The lyrics in "The Real Need" are all based on events that actually occurred in my life that year ‑ the encounters with the pastor, my mother, and my girlfriend, and how I ended up as a seeker before finally finding Jesus. I don't have the space to explain it all here, but I've told the story personally to people many times over the years. If you want to know more details, send me an email at firstname.lastname@example.org. It was awesome that God sent me a song to sum it up.
Speaking of awesome, how about George Elliott's bass-playing on this tune? I've always considered The Who's original to be the quintessential rock bass anthem, and George nailed it. Kudos to Wayne, Jimmy, and Rich for their parts, too.

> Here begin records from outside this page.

File: config.mk
export PLATFORM = sky130hd
export DESIGN_NAME = font_rom_arbiter
export DESIGN_NICKNAME = d
export VERILOG_FILES = /design/src/rtl/font_rom_pkg.sv /design/src/rtl/rr_arbiter.sv /design/src/rtl/font_rom_arbiter.sv
export SDC_FILE = /design/constraint.sdc
export NUM_CORES = 1
export LEC_CHECK = 0
export ABC_CLOCK_PERIOD_IN_PS = 3800
export BUFFER_PORTS_ARGS = -buffer_cell sky130_fd_sc_hd__buf_2
export CORE_UTILIZATION = 47
export DETAILED_ROUTE_END_ITERATION = 7
export GPL_ROUTABILITY_DRIVEN = 0
export HOLD_SLACK_MARGIN = 0.06
export PLACE_DENSITY = 0.83
export SETUP_SLACK_MARGIN = 0.3
export SLEW_MARGIN = 20
export SYNTH_ARGS = -nofsm -noshare
export SYNTH_HDL_FRONTEND = slang
export SYNTH_SLANG_ARGS = --single-unit
File: constraint.sdc
create_clock -name clk_i -period 3.8 [get_ports clk_i]
set_clock_uncertainty 0.2 [all_clocks]
set_input_delay 0 -clock clk_i [delete_from_list [all_inputs] [get_ports clk_i]]
set_output_delay 0 -clock clk_i [all_outputs]
set_load 0.005 [all_outputs]
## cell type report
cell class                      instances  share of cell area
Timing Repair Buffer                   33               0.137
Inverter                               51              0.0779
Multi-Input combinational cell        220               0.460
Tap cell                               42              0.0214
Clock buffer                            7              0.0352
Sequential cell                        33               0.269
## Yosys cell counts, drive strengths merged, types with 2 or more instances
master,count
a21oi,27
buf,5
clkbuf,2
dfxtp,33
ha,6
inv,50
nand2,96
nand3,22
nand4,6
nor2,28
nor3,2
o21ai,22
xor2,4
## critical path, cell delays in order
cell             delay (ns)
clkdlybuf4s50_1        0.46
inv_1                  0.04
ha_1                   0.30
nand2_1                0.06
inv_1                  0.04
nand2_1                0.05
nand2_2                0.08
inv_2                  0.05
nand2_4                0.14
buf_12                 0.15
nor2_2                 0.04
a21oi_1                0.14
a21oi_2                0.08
## src/rtl/rr_decimal_arbiter_if.sv

```systemverilog
// ---------------------------------------------------------------------------
// rr_decimal_arbiter_if
//
// Bundles the request/grant signals between up to ten requesters and the
// round-robin arbiter.
//
// Handshake: a requester raises req[i] and holds it for as long as it wants
// the shared resource. The arbiter answers with grant[i] (one-hot), the same
// owner as the binary grant_idx, and grant_valid. The owner keeps ownership
// while it holds req[i] and done is low. Ownership ends at the clock edge
// where done=1 is sampled, req[i] is sampled low, or the hold limit expires.
// A hold-limit release is flagged by a one-cycle timeout pulse. At least one
// cycle with grant_valid=0 always separates two owners.
//
//   req         requester -> arbiter  10  request vector, bit i = requester i
//   done        requester -> arbiter   1  current owner finished
//   grant       arbiter -> requester  10  one-hot grant, zero when no owner
//   grant_idx   arbiter -> requester   4  binary owner index, 0 when no owner
//   grant_valid arbiter -> requester   1  an owner holds the grant
//   timeout     arbiter -> requester   1  pulse: grant force-released
// ---------------------------------------------------------------------------
interface rr_decimal_arbiter_if;
    logic [9:0] req;
    logic       done;
    logic [9:0] grant;
    logic [3:0] grant_idx;
    logic       grant_valid;
    logic       timeout;

    // Requester side.
    modport master (
        output req,
        output done,
        input  grant,
        input  grant_idx,
        input  grant_valid,
        input  timeout
    );

    // Arbiter side.
    modport slave (
        input  req,
        input  done,
        output grant,
        output grant_idx,
        output grant_valid,
        output timeout
    );
endinterface

```

## src/rtl/rr_decimal_arbiter.sv

```systemverilog
// ---------------------------------------------------------------------------
// rr_decimal_arbiter
//
// Round-robin arbiter that shares one downstream resource among NUM_REQ
// requesters (2..10). An owner keeps the grant until it signals done, drops
// its request, or has held it for MAX_HOLD cycles (1..255). The search for the
// next owner starts just after the previous owner, so the requester that just
// released has the lowest priority. All outputs are registered.
//
// Ports:
//   clk        rising-edge clock
//   rst_n      asynchronous, active-low reset
//   bus        rr_decimal_arbiter_if.slave: req/done in, grant/grant_idx/
//              grant_valid/timeout out
//   fsm_state  current controller state, 0 = IDLE, 1 = BUSY
// ---------------------------------------------------------------------------
module rr_decimal_arbiter #(
    parameter int NUM_REQ  = 10,
    parameter int MAX_HOLD = 8
) (
    input  logic                 clk,
    input  logic                 rst_n,
    rr_decimal_arbiter_if.slave  bus,
    output logic                 fsm_state
);

    typedef enum logic {
        IDLE = 1'b0,
        BUSY = 1'b1
    } state_t;

    // Requests at or above NUM_REQ are never considered.
    localparam logic [9:0] REQ_MASK = 10'((1 << NUM_REQ) - 1);

    state_t     state, state_next;
    logic [3:0] last_idx, last_idx_next;
    logic [7:0] hold_cnt, hold_cnt_next;
    logic [9:0] grant_q, grant_next;
    logic [3:0] grant_idx_q, grant_idx_next;
    logic       grant_valid_q, grant_valid_next;
    logic       timeout_q, timeout_next;

    // Padding to 16 bits lets any 4-bit index address the vector safely.
    logic [15:0] req_ext;
    assign req_ext = {6'b0, bus.req & REQ_MASK};

    // ------------------------------------------------------------------
    // Rotating search: visit last_idx+1, last_idx+2, ... modulo NUM_REQ,
    // so the wrap goes from NUM_REQ-1 to 0 and never touches 10..15.
    // last_idx itself is visited last.
    // ------------------------------------------------------------------
    logic       found;
    logic [3:0] winner;
    logic [4:0] cand;

    always_comb begin
        found  = 1'b0;
        winner = '0;
        cand   = '0;
        for (int k = 1; k <= NUM_REQ; k++) begin
            cand = {1'b0, last_idx} + 5'(k);
            if (cand >= 5'(NUM_REQ)) begin
                cand = cand - 5'(NUM_REQ);
            end
            if (!found && req_ext[cand[3:0]]) begin
                found  = 1'b1;
                winner = cand[3:0];
            end
        end
    end

    // Release conditions for the current owner.
    logic rel_done, rel_drop, rel_hold;
    assign rel_done = bus.done;
    assign rel_drop = !req_ext[grant_idx_q];
    assign rel_hold = (hold_cnt == 8'(MAX_HOLD - 1));

    // ------------------------------------------------------------------
    // State register
    // ------------------------------------------------------------------
    always_ff @(posedge clk or negedge rst_n) begin
        if (!rst_n) begin
            state         <= IDLE;
            last_idx      <= 4'(NUM_REQ - 1);
            hold_cnt      <= '0;
            grant_q       <= '0;
            grant_idx_q   <= '0;
            grant_valid_q <= 1'b0;
            timeout_q     <= 1'b0;
        end else begin
            state         <= state_next;
            last_idx      <= last_idx_next;
            hold_cnt      <= hold_cnt_next;
            grant_q       <= grant_next;
            grant_idx_q   <= grant_idx_next;
            grant_valid_q <= grant_valid_next;
            timeout_q     <= timeout_next;
        end
    end

    // ------------------------------------------------------------------
    // Next-state and output logic
    // ------------------------------------------------------------------
    always_comb begin
        state_next       = state;
        last_idx_next    = last_idx;
        hold_cnt_next    = hold_cnt;
        grant_next       = grant_q;
        grant_idx_next   = grant_idx_q;
        grant_valid_next = grant_valid_q;
        timeout_next     = 1'b0;

        case (state)
            IDLE: begin
                // done is deliberately not looked at here.
                if (found) begin
                    state_next       = BUSY;
                    grant_next       = 10'd1 << winner;
                    grant_idx_next   = winner;
                    grant_valid_next = 1'b1;
                    last_idx_next    = winner;
                    hold_cnt_next    = '0;
                end else begin
                    grant_next       = '0;
                    grant_idx_next   = '0;
                    grant_valid_next = 1'b0;
                end
            end

            BUSY: begin
                // Other requesters wait; they are arbitrated in the IDLE
                // cycle that always follows a release.
                if (rel_done || rel_drop || rel_hold) begin
                    state_next       = IDLE;
                    grant_next       = '0;
                    grant_idx_next   = '0;
                    grant_valid_next = 1'b0;
                    // Only a release caused purely by the hold limit counts
                    // as a timeout.
                    timeout_next     = rel_hold && !rel_done && !rel_drop;
                end else begin
                    hold_cnt_next = hold_cnt + 8'd1;
                end
            end

            default: begin
                state_next = IDLE;
            end
        endcase
    end

    assign bus.grant       = grant_q;
    assign bus.grant_idx   = grant_idx_q;
    assign bus.grant_valid = grant_valid_q;
    assign bus.timeout     = timeout_q;
    assign fsm_state       = (state == BUSY);

endmodule

```

## src/flat_wrapper.sv

```systemverilog
// flat-port wrapper written by rule: the top's interface ports become plain ports
module rr_decimal_arbiter_flat 
#(
    parameter int NUM_REQ  = 10,
    parameter int MAX_HOLD = 8
)
  (clk, rst_n, fsm_state, bus_req, bus_done, bus_grant, bus_grant_idx, bus_grant_valid, bus_timeout);
  rr_decimal_arbiter_if bus_i ();
  input  logic clk;
  input  logic rst_n;
  output logic fsm_state;
  input wire logic [$bits(bus_i.req)-1:0] bus_req;
  input wire logic [$bits(bus_i.done)-1:0] bus_done;
  output wire logic [$bits(bus_i.grant)-1:0] bus_grant;
  output wire logic [$bits(bus_i.grant_idx)-1:0] bus_grant_idx;
  output wire logic [$bits(bus_i.grant_valid)-1:0] bus_grant_valid;
  output wire logic [$bits(bus_i.timeout)-1:0] bus_timeout;
  assign bus_i.req = bus_req;
  assign bus_i.done = bus_done;
  assign bus_grant = bus_i.grant;
  assign bus_grant_idx = bus_i.grant_idx;
  assign bus_grant_valid = bus_i.grant_valid;
  assign bus_timeout = bus_i.timeout;
  rr_decimal_arbiter #(.NUM_REQ(NUM_REQ), .MAX_HOLD(MAX_HOLD)) u_core (.clk(clk), .rst_n(rst_n), .bus(bus_i), .fsm_state(fsm_state));
endmodule
```
$ cat src/rtl/instr_sequencer_if.sv
// Bundles the memory req/ack port and the ALU operand/result port of the sequencer.
// The sequencer drives the bus as master; the memory and ALU sit on the slave side.
interface instr_sequencer_if #(
  parameter int ADDR_W = 16
);
  logic              mem_req;
  logic              mem_we;
  logic [ADDR_W-1:0] mem_addr;
  logic [31:0]       mem_wdata;
  logic [31:0]       mem_rdata;
  logic              mem_ack;

  logic [3:0]        alu_opcode;
  logic              alu_addressing_mode;
  logic [20:0]       alu_immediate;
  logic [31:0]       alu_reg_a_data;
  logic [31:0]       alu_reg_b_data;
  logic [31:0]       alu_result;
  logic [3:0]        alu_cmp_result;

  modport master (
    output mem_req, mem_we, mem_addr, mem_wdata,
    input  mem_rdata, mem_ack,
    output alu_opcode, alu_addressing_mode, alu_immediate, alu_reg_a_data, alu_reg_b_data,
    input  alu_result, alu_cmp_result
  );

  modport slave (
    input  mem_req, mem_we, mem_addr, mem_wdata,
    output mem_rdata, mem_ack,
    input  alu_opcode, alu_addressing_mode, alu_immediate, alu_reg_a_data, alu_reg_b_data,
    output alu_result, alu_cmp_result
  );
endinterface
<file path="config.mk">
export PLATFORM = sky130hd
export DESIGN_NAME = fir_out_decimator_flat
export DESIGN_NICKNAME = d
export VERILOG_FILES = /design/src/rtl/fir_decim_pkg.sv /design/src/rtl/fir_out_decimator_if.sv /design/src/rtl/fir_out_decimator_sync_fifo.sv /design/src/rtl/fir_out_decimator.sv /design/src/flat_wrapper.sv
export SDC_FILE = /design/constraint.sdc
export NUM_CORES = 1
export LEC_CHECK = 0
export CAP_MARGIN = 40
export CORE_AREA = 2 2 133 135
export DETAILED_ROUTE_END_ITERATION = 10
export DIE_AREA = 0 0 135 137
export REMOVE_ABC_BUFFERS = 1
export SYNTH_ARGS = -nofsm -noshare
export SYNTH_HDL_FRONTEND = slang
export SYNTH_SLANG_ARGS = --single-unit
</file>
<file path="constraint.sdc">
create_clock -name clk_100MHz -period 3.4 [get_ports clk_100MHz]
set_input_delay 0.68 -clock clk_100MHz [delete_from_list [all_inputs] [get_ports clk_100MHz]]
set_output_delay 0.68 -clock clk_100MHz [all_outputs]
set_load 0.01 [all_outputs]
</file>
===== src/rtl/mc_ctrl_pkg.sv =====
// Shared types and constants for the multi-cycle control sequencer.
// MC_CTRL_SINGLE_STEP_EN adds the PAUSE state used by single-step mode.
package mc_ctrl_pkg;

`ifdef MC_CTRL_SINGLE_STEP_EN
    typedef enum logic [2:0] {
        S_IF = 3'd0, S_ID = 3'd1, S_EX = 3'd2, S_MEM = 3'd3, S_WB = 3'd4,
        S_HALTED = 3'd5, S_TRAPPED = 3'd6, S_PAUSE = 3'd7
    } state_t;
`else
    typedef enum logic [2:0] {
        S_IF = 3'd0, S_ID = 3'd1, S_EX = 3'd2, S_MEM = 3'd3, S_WB = 3'd4,
        S_HALTED = 3'd5, S_TRAPPED = 3'd6
    } state_t;
`endif

    // Opcode values; the top narrows them to its OPC_W.
    localparam int OPC_NOP   = 0;
    localparam int OPC_ALU_R = 1;
    localparam int OPC_ALU_I = 2;
    localparam int OPC_LD    = 3;
    localparam int OPC_ST    = 4;
    localparam int OPC_BR    = 5;
    localparam int OPC_JMP   = 6;
    localparam int OPC_HALT  = 63;

    localparam int ALU_ADD = 0;

    localparam logic [1:0] CAUSE_NONE = 2'd0;
    localparam logic [1:0] CAUSE_ILL  = 2'd1;
    localparam logic [1:0] CAUSE_IM   = 2'd2;
    localparam logic [1:0] CAUSE_DM   = 2'd3;

endpackage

SABBATH DAY'S QUITE ALRIGHT FOR NICE THINGS (2022)
This is the third time we've released a spoof "Saturday Night's Alright for Fighting," following an early live recording (same theme, slightly different title) in 1992 and a much improved live recording with new lyrics (same theme, current title) in 2009. After this 2022 version, I think we can finally give "Sabbath Day" a rest.
Ironically, although this is an Elton John parody, it took three tries and 30 years for us to finally incorporate keyboards. I was pretty pleased with our 2009 lyrics, so my primary purpose for doing it this time was get a nice studio recording with all the proper instrumentation. However, once I took a closer look at (and listen to) the second verse, I wound up making a lot of changes in order to get it to rhyme better with Elton's original.
As a matter of fact, I even changed a few more phrases when we were in the final mixing stages, three and a half weeks after I had recorded all my vocals at Jimmy's studio, Red Apple Audio Workshop. Thankfully, Wayne, who was doing the final mixing, has a studio, too, and he was able to accommodate me on short notice. We recorded vocals for my new lines the day before the single came out.
Come to think of it, we recorded them late Saturday afternoon before sunset, so technically it was the Sabbath. That's extra ironic, seeing as I generally record at Jimmy's on Wednesdays, or occasionally on Tuesdays or Thursdays. I hadn't recorded vocals on a Saturday in about a decade, and even then it was an exception rather than the rule.